Local Graph Clustering Beyond Cheeger's Inequality

Motivated by applications of large-scale graph clustering, we study random-walk-based LOCAL algorithms whose running times depend only on the size of the output cluster, rather than the entire graph. All previously known such algorithms guarantee an output conductance of $\tilde{O}(\sqrt{\phi(A)})$ when the target set $A$ has conductance $\phi(A)\in[0,1]$. In this paper, we improve it to $$\tilde{O}\bigg( \min\Big\{\sqrt{\phi(A)}, \frac{\phi(A)}{\sqrt{\mathsf{Conn}(A)}} \Big\} \bigg)\enspace, $$ where the internal connectivity parameter $\mathsf{Conn}(A) \in [0,1]$ is defined as the reciprocal of the mixing time of the random walk over the induced subgraph on $A$. For instance, using $\mathsf{Conn}(A) = \Omega(\lambda(A) / \log n)$ where $\lambda$ is the second eigenvalue of the Laplacian of the induced subgraph on $A$, our conductance guarantee can be as good as $\tilde{O}(\phi(A)/\sqrt{\lambda(A)})$. This builds an interesting connection to the recent advance of the so-called improved Cheeger's Inequality [KKL+13], which says that global spectral algorithms can provide a conductance guarantee of $O(\phi_{\mathsf{opt}}/\sqrt{\lambda_3})$ instead of $O(\sqrt{\phi_{\mathsf{opt}}})$. In addition, we provide theoretical guarantee on the clustering accuracy (in terms of precision and recall) of the output set.
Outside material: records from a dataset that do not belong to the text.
$ cat config.mk
export PLATFORM = sky130hd
export DESIGN_NAME = mesi_isc_cache_agent
export DESIGN_NICKNAME = d
export VERILOG_FILES = /design/src/rtl/mesi_isc_cache_agent.sv
export SDC_FILE = /design/constraint.sdc
export NUM_CORES = 1
export LEC_CHECK = 0
export ABC_AREA = 0
export BUFFER_PORTS_ARGS = -buffer_cell sky130_fd_sc_hd__buf_4
export CORE_MARGIN = 5
export CORE_UTILIZATION = 62
export DETAILED_ROUTE_END_ITERATION = 8
export PLACE_DENSITY = 0.88
export SYNTH_ARGS = -nofsm -noshare
export SYNTH_HDL_FRONTEND = slang
export SYNTH_SLANG_ARGS = --single-unit
$ cat constraint.sdc
create_clock -name clk -period 7.55 [get_ports clk]
set_input_delay 0.755 -clock clk [delete_from_list [all_inputs] [get_ports clk]]
set_output_delay 0.755 -clock clk [all_outputs]
set_load 0.05 [all_outputs]
$ cat src/rtl/mesi_isc_cache_agent.sv
// MESI cache-side agent: CPU requests to mbus commands, cbus snoop/enable responses.
// Holds a direct-mapped MESI state and tag table; carries no data.
module mesi_isc_cache_agent #(
  parameter int ADDR_WIDTH     = 32,
  parameter int MBUS_CMD_WIDTH = 3,
  parameter int CBUS_CMD_WIDTH = 3,
  parameter int IDX_WIDTH      = 3
) (
  input  logic                      clk,
  input  logic                      rst,
  input  logic                      cpu_req_i,
  input  logic                      cpu_wr_i,
  input  logic [ADDR_WIDTH-1:0]     cpu_addr_i,
  output logic                      cpu_busy_o,
  output logic                      cpu_done_o,
  output logic [MBUS_CMD_WIDTH-1:0] mbus_cmd_o,
  output logic [ADDR_WIDTH-1:0]     mbus_addr_o,
  input  logic                      mbus_ack_i,
  input  logic [CBUS_CMD_WIDTH-1:0] cbus_cmd_i,
  input  logic [ADDR_WIDTH-1:0]     cbus_addr_i,
  output logic                      cbus_ack_o
);

  localparam int LINES = 2 ** IDX_WIDTH;
  localparam int TAG_W = ADDR_WIDTH - IDX_WIDTH;

  localparam logic [MBUS_CMD_WIDTH-1:0] M_NOP = 0;
  localparam logic [MBUS_CMD_WIDTH-1:0] M_WR  = 1;
  localparam logic [MBUS_CMD_WIDTH-1:0] M_RD  = 2;
  localparam logic [MBUS_CMD_WIDTH-1:0] M_WRB = 3;
  localparam logic [MBUS_CMD_WIDTH-1:0] M_RDB = 4;

  localparam logic [CBUS_CMD_WIDTH-1:0] C_NOP  = 0;
  localparam logic [CBUS_CMD_WIDTH-1:0] C_WRS  = 1;
  localparam logic [CBUS_CMD_WIDTH-1:0] C_RDS  = 2;
  localparam logic [CBUS_CMD_WIDTH-1:0] C_ENWR = 3;
  localparam logic [CBUS_CMD_WIDTH-1:0] C_ENRD = 4;

  typedef enum logic [1:0] {
    ST_I, ST_S, ST_E, ST_M
  } mesi_t;

  typedef enum logic [2:0] {
    IDLE, EVICT, BROAD, WAIT_EN,
    MEM, DONE, SNP_WB, SNP_ACK
  } fsm_t;

  fsm_t                  state;
  fsm_t                  ret_state;
  mesi_t                 line_st  [LINES];
  logic [TAG_W-1:0]      line_tag [LINES];
  logic [ADDR_WIDTH-1:0] req_addr;
  logic                  req_wr;
  logic [ADDR_WIDTH-1:0] snp_addr;
  logic                  snp_rd;

  logic [IDX_WIDTH-1:0]  cpu_idx;
  logic [TAG_W-1:0]      cpu_tag;
  mesi_t                 cpu_st;
  logic                  cpu_hit;
  logic [IDX_WIDTH-1:0]  cb_idx;
  mesi_t                 cb_st;
  logic                  cb_hit;
  logic                  cb_valid;
  logic                  cb_snoop;
  logic                  cb_en;
  logic [IDX_WIDTH-1:0]  req_idx;
  logic [IDX_WIDTH-1:0]  snp_idx;

  assign cpu_idx = cpu_addr_i[IDX_WIDTH-1:0];
  assign cpu_tag = cpu_addr_i[ADDR_WIDTH-1:IDX_WIDTH];
  assign cpu_st  = line_st[cpu_idx];
  assign cpu_hit = (line_tag[cpu_idx] == cpu_tag)
                && (cpu_st != ST_I);

  assign cb_idx = cbus_addr_i[IDX_WIDTH-1:0];
  assign cb_st  = line_st[cb_idx];
  assign cb_hit = (line_tag[cb_idx]
                   == cbus_addr_i[ADDR_WIDTH-1:IDX_WIDTH])
               && (cb_st != ST_I);

  // A command still present while our ack is high is the same command.
  assign cb_valid = (cbus_cmd_i != C_NOP) && !cbus_ack_o;
  assign cb_snoop = cb_valid
                 && (cbus_cmd_i == C_WRS || cbus_cmd_i == C_RDS);
  assign cb_en    = cb_valid
                 && (cbus_cmd_i == C_ENWR || cbus_cmd_i == C_ENRD);

  assign req_idx = req_addr[IDX_WIDTH-1:0];
  assign snp_idx = snp_addr[IDX_WIDTH-1:0];

  always_ff @(posedge clk) begin
    if (rst) begin
      state       <= IDLE;
      ret_state   <= IDLE;
      req_addr    <= '0;
      req_wr      <= 1'b0;
      snp_addr    <= '0;
      snp_rd      <= 1'b0;
      cpu_busy_o  <= 1'b0;
      cpu_done_o  <= 1'b0;
      mbus_cmd_o  <= M_NOP;
      mbus_addr_o <= '0;
      cbus_ack_o  <= 1'b0;
      for (int i = 0; i < LINES; i++) begin
        line_st[i]  <= ST_I;
        line_tag[i] <= '0;
      end
    end else begin
      cbus_ack_o <= 1'b0;
      cpu_done_o <= 1'b0;
      if ((state == IDLE || state == WAIT_EN) && cb_snoop) begin
        if (cb_hit && cb_st == ST_M) begin
          ret_state <= state;
          snp_addr  <= cbus_addr_i;
          snp_rd    <= (cbus_cmd_i == C_RDS);
          state     <= SNP_WB;
        end else begin
          cbus_ack_o <= 1'b1;
          if (cb_hit)
            line_st[cb_idx] <= (cbus_cmd_i == C_RDS) ? ST_S : ST_I;
        end
      end else begin
        unique case (state)
          IDLE: begin
            if (cpu_req_i) begin
              req_addr   <= cpu_addr_i;
              req_wr     <= cpu_wr_i;
              cpu_busy_o <= 1'b1;
              priority case (1'b1)
                cpu_hit && (!cpu_wr_i || cpu_st != ST_S): begin
                  if (cpu_wr_i)
                    line_st[cpu_idx] <= ST_M;
                  state <= DONE;
                end
                cpu_hit:          state <= BROAD;
                cpu_st == ST_M:   state <= EVICT;
                default:          state <= BROAD;
              endcase
            end
          end
          EVICT: begin
            if (mbus_cmd_o == M_NOP) begin
              mbus_cmd_o  <= M_WR;
              mbus_addr_o <= {line_tag[req_idx], req_idx};
            end else if (mbus_ack_i) begin
              mbus_cmd_o       <= M_NOP;
              line_st[req_idx] <= ST_I;
              state            <= BROAD;
            end
          end
          BROAD: begin
            if (mbus_cmd_o == M_NOP) begin
              mbus_cmd_o  <= req_wr ? M_WRB : M_RDB;
              mbus_addr_o <= req_addr;
            end else if (mbus_ack_i) begin
              mbus_cmd_o <= M_NOP;
              state      <= WAIT_EN;
            end
          end
          WAIT_EN: begin
            if (cb_en) begin
              cbus_ack_o <= 1'b1;
              if (cbus_addr_i == req_addr)
                state <= MEM;
            end
          end
          MEM: begin
            if (mbus_cmd_o == M_NOP) begin
              mbus_cmd_o  <= req_wr ? M_WR : M_RD;
              mbus_addr_o <= req_addr;
            end else if (mbus_ack_i) begin
              mbus_cmd_o        <= M_NOP;
              line_st[req_idx]  <= req_wr ? ST_M : ST_S;
              line_tag[req_idx] <= req_addr[ADDR_WIDTH-1:IDX_WIDTH];
              state             <= DONE;
            end
          end
          DONE: begin
            cpu_done_o <= 1'b1;
            cpu_busy_o <= 1'b0;
            state      <= IDLE;
          end
          SNP_WB: begin
            if (mbus_cmd_o == M_NOP) begin
              mbus_cmd_o  <= M_WR;
              mbus_addr_o <= snp_addr;
            end else if (mbus_ack_i) begin
              mbus_cmd_o       <= M_NOP;
              line_st[snp_idx] <= snp_rd ? ST_S : ST_I;
              state            <= SNP_ACK;
            end
          end
          SNP_ACK: begin
            cbus_ack_o <= 1'b1;
            state      <= ret_state;
          end
          default: state <= IDLE;
        endcase
      end
    end
  end

endmodule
We also prove that our analysis is tight, and perform empirical evaluation to support our theory on both synthetic and real data. It is worth noting that, our analysis outperforms prior work when the cluster is well-connected. In fact, the better it is well-connected inside, the more significant improvement (both in terms of conductance and accuracy) we can obtain. Our results shed light on why in practice some random-walk-based algorithms perform better than its previous theory, and help guide future research about local clustering.